╔══
<file path="src/hw/board_params.svh">
// widths, counts, pad bit positions, status bit positions and input polarity for the board glue
`ifndef BOARD_PARAMS_SVH
`define BOARD_PARAMS_SVH

// pads and joysticks
`define BOARD_PLAYERS           4
`define BOARD_PAD_W             16
`define BOARD_JOY_W             10
`define BOARD_BUTTONS           2     // buttons the game actually uses

// extra pad bits shift up with the button count
`define BOARD_START_BIT         (6 + `BOARD_BUTTONS - 2)
`define BOARD_COIN_BIT          (7 + `BOARD_BUTTONS - 2)
`define BOARD_PAUSE_BIT         (8 + `BOARD_BUTTONS - 2)

`define BOARD_RST_CNT_W         4     // reset stretch length is 2**W edges
`define BOARD_INPUTS_ACTIVE_LOW 1     // game sees inverted inputs

// osd status word
`define BOARD_ST_ROT            2
`define BOARD_ST_FLIP           10
`define BOARD_ST_TEST           11
`define BOARD_ST_NO_FM          13
`define BOARD_ST_NO_PSG         14
`define BOARD_ST_FX_LSB         15    // two bits wide

`endif

</file>
<file path="src/hw/board_pkg.sv">
// board_pkg with pad, key map, game control and dip setting types
`default_nettype none

`include "board_params.svh"

package board_pkg;

    typedef logic [`BOARD_PAD_W-1:0] pad_t;    // raw pad word from the framework
    typedef pad_t [`BOARD_PLAYERS-1:0] pads_t;

    typedef struct packed {
        logic [`BOARD_JOY_W-5:0] buttons;
        logic [3:0]              dirs;           // up/down/left/right order of the pad
    } game_joy_t;

    // keyboard after decoding
    typedef struct packed {
        game_joy_t                joy1;
        game_joy_t                joy2;
        logic [`BOARD_PLAYERS-1:0] start;
        logic [`BOARD_PLAYERS-1:0] coin;
        logic                     reset;
        logic                     pause;
        logic                     service;
        logic [3:0]               gfx;           // one per graphics layer
    } key_map_t;

    typedef struct packed {
        game_joy_t                joystick1;
        game_joy_t                joystick2;
        game_joy_t                joystick3;
        game_joy_t                joystick4;
        logic [`BOARD_PLAYERS-1:0] coin;
        logic [`BOARD_PLAYERS-1:0] start;
        logic                     service;
    } game_ctrl_t;

    typedef struct packed {
        logic       rot_control;
        logic       flip;
        logic       test;
        logic       enable_fm;
        logic       enable_psg;
        logic [1:0] fxlevel;
        logic       pause;       // active low
    } dip_cfg_t;

endpackage

`default_nettype wire

</file>
<file path="src/hw/board_dip.sv">
// board_dip: registered decode of the osd status word and pause state
`timescale 1ns/1ps
`default_nettype none

`include "board_params.svh"

module board_dip (
    input  logic                clk_sys,
    input  logic [31:0]         status,
    input  logic                game_pause,
    output board_pkg::dip_cfg_t dip_cfg
);

    import board_pkg::*;

    dip_cfg_t cfg_d;

    always_comb begin
        cfg_d.rot_control = status[`BOARD_ST_ROT];
        cfg_d.flip        = status[`BOARD_ST_FLIP];
        cfg_d.test        = status[`BOARD_ST_TEST];

        // status holds disable bits for the sound chips
        cfg_d.enable_fm   = ~status[`BOARD_ST_NO_FM];
        cfg_d.enable_psg  = ~status[`BOARD_ST_NO_PSG];

        cfg_d.fxlevel     = status[`BOARD_ST_FX_LSB +: 2];
        cfg_d.pause       = ~game_pause;   // game expects low while paused
    end

    // one register stage
    always_ff @(posedge clk_sys) begin
        dip_cfg <= cfg_d;
    end

endmodule

`default_nettype wire

</file>
<file path="src/hw/board_inputs.sv">
// board_inputs: pad sync, key merge, rotation, inversion, pause/gfx toggles and soft reset
`timescale 1ns/1ps
`default_nettype none

`include "board_params.svh"

module board_inputs (
    input  logic                  clk_sys,
    input  logic                  sys_rst,
    input  logic                  rot_control,
    input  board_pkg::pads_t      pads,
    input  board_pkg::key_map_t   keys,
    output board_pkg::game_ctrl_t game_ctrl,
    output logic [3:0]            gfx_en,
    output logic                  game_pause,
    output logic                  soft_rst
);

    import board_pkg::*;

    localparam logic INV = 1'(`BOARD_INPUTS_ACTIVE_LOW);

    pads_t                     pads_q;        // single sync stage
    logic [`BOARD_PLAYERS-1:0] pad_coin;
    logic [`BOARD_PLAYERS-1:0] pad_start;
    logic                      joy_pause;
    logic                      last_key_pause;
    logic                      last_joy_pause;
    logic                      last_key_reset;
    logic [3:0]                last_gfx;
    game_joy_t                 joy1_mix;
    game_joy_t                 joy2_mix;

    // quarter turn of the directions, buttons untouched, then polarity
    function automatic game_joy_t map_joy(input game_joy_t joy, input logic rot);
        game_joy_t res;
        res = joy;
        if (rot) begin
            res.dirs = {joy.dirs[0], joy.dirs[1], joy.dirs[3], joy.dirs[2]};
        end
        res = res ^ {`BOARD_JOY_W{INV}};
        return res;
    endfunction

    always_comb begin
        for (int p = 0; p < `BOARD_PLAYERS; p++) begin
            pad_coin[p]  = pads_q[p][`BOARD_COIN_BIT];
            pad_start[p] = pads_q[p][`BOARD_START_BIT];
        end
    end

    assign joy_pause = pads_q[0][`BOARD_PAUSE_BIT] | pads_q[1][`BOARD_PAUSE_BIT];

    // keyboard only drives players 1 and 2
    assign joy1_mix = pads_q[0][`BOARD_JOY_W-1:0] | keys.joy1;
    assign joy2_mix = pads_q[1][`BOARD_JOY_W-1:0] | keys.joy2;

    always_ff @(posedge clk_sys) begin
        pads_q         <= pads;
        last_key_pause <= keys.pause;
        last_joy_pause <= joy_pause;
        last_key_reset <= keys.reset;
        last_gfx       <= keys.gfx;

        game_ctrl.joystick1 <= map_joy(joy1_mix, rot_control);
        game_ctrl.joystick2 <= map_joy(joy2_mix, rot_control);
        game_ctrl.joystick3 <= pads_q[2][`BOARD_JOY_W-1:0] ^ {`BOARD_JOY_W{INV}};  // no rotation
        game_ctrl.joystick4 <= pads_q[3][`BOARD_JOY_W-1:0] ^ {`BOARD_JOY_W{INV}};
        game_ctrl.coin      <= {`BOARD_PLAYERS{INV}} ^ (pad_coin | keys.coin);
        game_ctrl.start     <= {`BOARD_PLAYERS{INV}} ^ (pad_start | keys.start);

        if (sys_rst) begin
            game_ctrl.service <= INV;
            game_pause        <= 1'b0;
            soft_rst          <= 1'b0;
            gfx_en            <= 4'hf;   // all layers on
        end else begin
            game_ctrl.service <= keys.service ^ INV;
            soft_rst          <= keys.reset & ~last_key_reset;

            // either source toggles, holding it does nothing more
            if ((keys.pause & ~last_key_pause) | (joy_pause & ~last_joy_pause)) begin
                game_pause <= ~game_pause;
            end

            for (int g = 0; g < 4; g++) begin
                if (keys.gfx[g] & ~last_gfx[g]) begin
                    gfx_en[g] <= ~gfx_en[g];
                end
            end
        end
    end

endmodule

`default_nettype wire

</file>
<file path="src/hw/board_reset.sv">
// board_reset: system and game reset stretchers with active-low deassert chains
`timescale 1ns/1ps
`default_nettype none

`include "board_params.svh"

module board_reset (
    input  logic clk_sys,
    input  logic rst,
    input  logic downloading,
    input  logic rst_req,
    input  logic soft_rst,
    input  logic flip,
    output logic sys_rst,
    output logic sys_rst_n,
    output logic game_rst,
    output logic game_rst_n
);

    localparam int CW = `BOARD_RST_CNT_W;
    localparam logic [CW-1:0] CNT_MAX = '1;

    // index 0 is the system reset, index 1 the game reset
    logic              flip_q;
    logic [1:0]        trig;
    logic [1:0][CW-1:0] cnt;
    logic [1:0]        stretch;
    logic [1:0]        assert_src;
    logic [1:0]        pre_n;
    logic [1:0]        rst_n_q;

    always_ff @(posedge clk_sys) begin
        flip_q <= flip;  // a screen flip restarts the game
    end

    assign trig[0] = rst;
    assign trig[1] = sys_rst | downloading | rst_req | soft_rst | (flip ^ flip_q);

    // both counters restart on their trigger and saturate at CNT_MAX,
    // so the output drops on the 16th edge after the last trigger
    always_ff @(posedge clk_sys) begin
        for (int i = 0; i < 2; i++) begin
            if (trig[i]) begin
                cnt[i]     <= '0;
                stretch[i] <= 1'b1;
            end else if (cnt[i] != CNT_MAX) begin
                cnt[i]     <= cnt[i] + 1'b1;
                stretch[i] <= 1'b1;
            end else begin
                stretch[i] <= 1'b0;  // saturated
            end
        end
    end

    assign sys_rst  = stretch[0];
    assign game_rst = stretch[1];

    assign assert_src = {game_rst, sys_rst | downloading};

    // asserts one edge after the source, releases two edges after it clears
    always_ff @(posedge clk_sys) begin
        for (int i = 0; i < 2; i++) begin
            if (assert_src[i]) begin
                pre_n[i]   <= 1'b0;
                rst_n_q[i] <= 1'b0;
            end else begin
                pre_n[i]   <= 1'b1;
                rst_n_q[i] <= pre_n[i];
            end
        end
    end

    assign sys_rst_n  = rst_n_q[0];
    assign game_rst_n = rst_n_q[1];

endmodule

`default_nettype wire

</file>
<file path="src/hw/board_top.sv">
// board_top: reset generation, input mapping and dip decode for the clk_sys domain
`timescale 1ns/1ps
`default_nettype none

module board_top (
    input  logic                  clk_sys,
    input  logic                  rst,
    input  logic                  rst_req,
    input  logic                  downloading,
    input  logic [31:0]           status,
    input  board_pkg::key_map_t   keys,      // already in clk_sys
    input  board_pkg::pads_t      pads,      // asynchronous
    output logic                  sys_rst,
    output logic                  sys_rst_n,
    output logic                  game_rst,
    output logic                  game_rst_n,
    output board_pkg::game_ctrl_t game_ctrl,
    output logic [3:0]            gfx_en,
    output board_pkg::dip_cfg_t   dip_cfg
);

    logic game_pause;
    logic soft_rst;    // one cycle pulse from the reset key

    board_reset u_reset (
        .clk_sys     ( clk_sys       ),
        .rst         ( rst           ),
        .downloading ( downloading   ),
        .rst_req     ( rst_req       ),
        .soft_rst    ( soft_rst      ),
        .flip        ( dip_cfg.flip  ),  // flip change restarts the game
        .sys_rst     ( sys_rst       ),
        .sys_rst_n   ( sys_rst_n     ),
        .game_rst    ( game_rst      ),
        .game_rst_n  ( game_rst_n    )
    );

    board_inputs u_inputs (
        .clk_sys     ( clk_sys             ),
        .sys_rst     ( sys_rst             ),
        .rot_control ( dip_cfg.rot_control ),
        .pads        ( pads                ),
        .keys        ( keys                ),
        .game_ctrl   ( game_ctrl           ),
        .gfx_en      ( gfx_en              ),
        .game_pause  ( game_pause          ),
        .soft_rst    ( soft_rst            )
    );

    board_dip u_dip (
        .clk_sys     ( clk_sys    ),
        .status      ( status     ),
        .game_pause  ( game_pause ),
        .dip_cfg     ( dip_cfg    )
    );

endmodule

`default_nettype wire
</file>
╚══
### To do
Output each line of the records above exactly, beginning at the first, and stop once the line containing "is 2**W edges" has been output.

### Answer to this exercise
<file path="src/hw/board_params.svh">
// widths, counts, pad bit positions, status bit positions and input polarity for the board glue
`ifndef BOARD_PARAMS_SVH
`define BOARD_PARAMS_SVH

// pads and joysticks
`define BOARD_PLAYERS           4
`define BOARD_PAD_W             16
`define BOARD_JOY_W             10
`define BOARD_BUTTONS           2     // buttons the game actually uses

// extra pad bits shift up with the button count
`define BOARD_START_BIT         (6 + `BOARD_BUTTONS - 2)
`define BOARD_COIN_BIT          (7 + `BOARD_BUTTONS - 2)
`define BOARD_PAUSE_BIT         (8 + `BOARD_BUTTONS - 2)

`define BOARD_RST_CNT_W         4     // reset stretch length is 2**W edges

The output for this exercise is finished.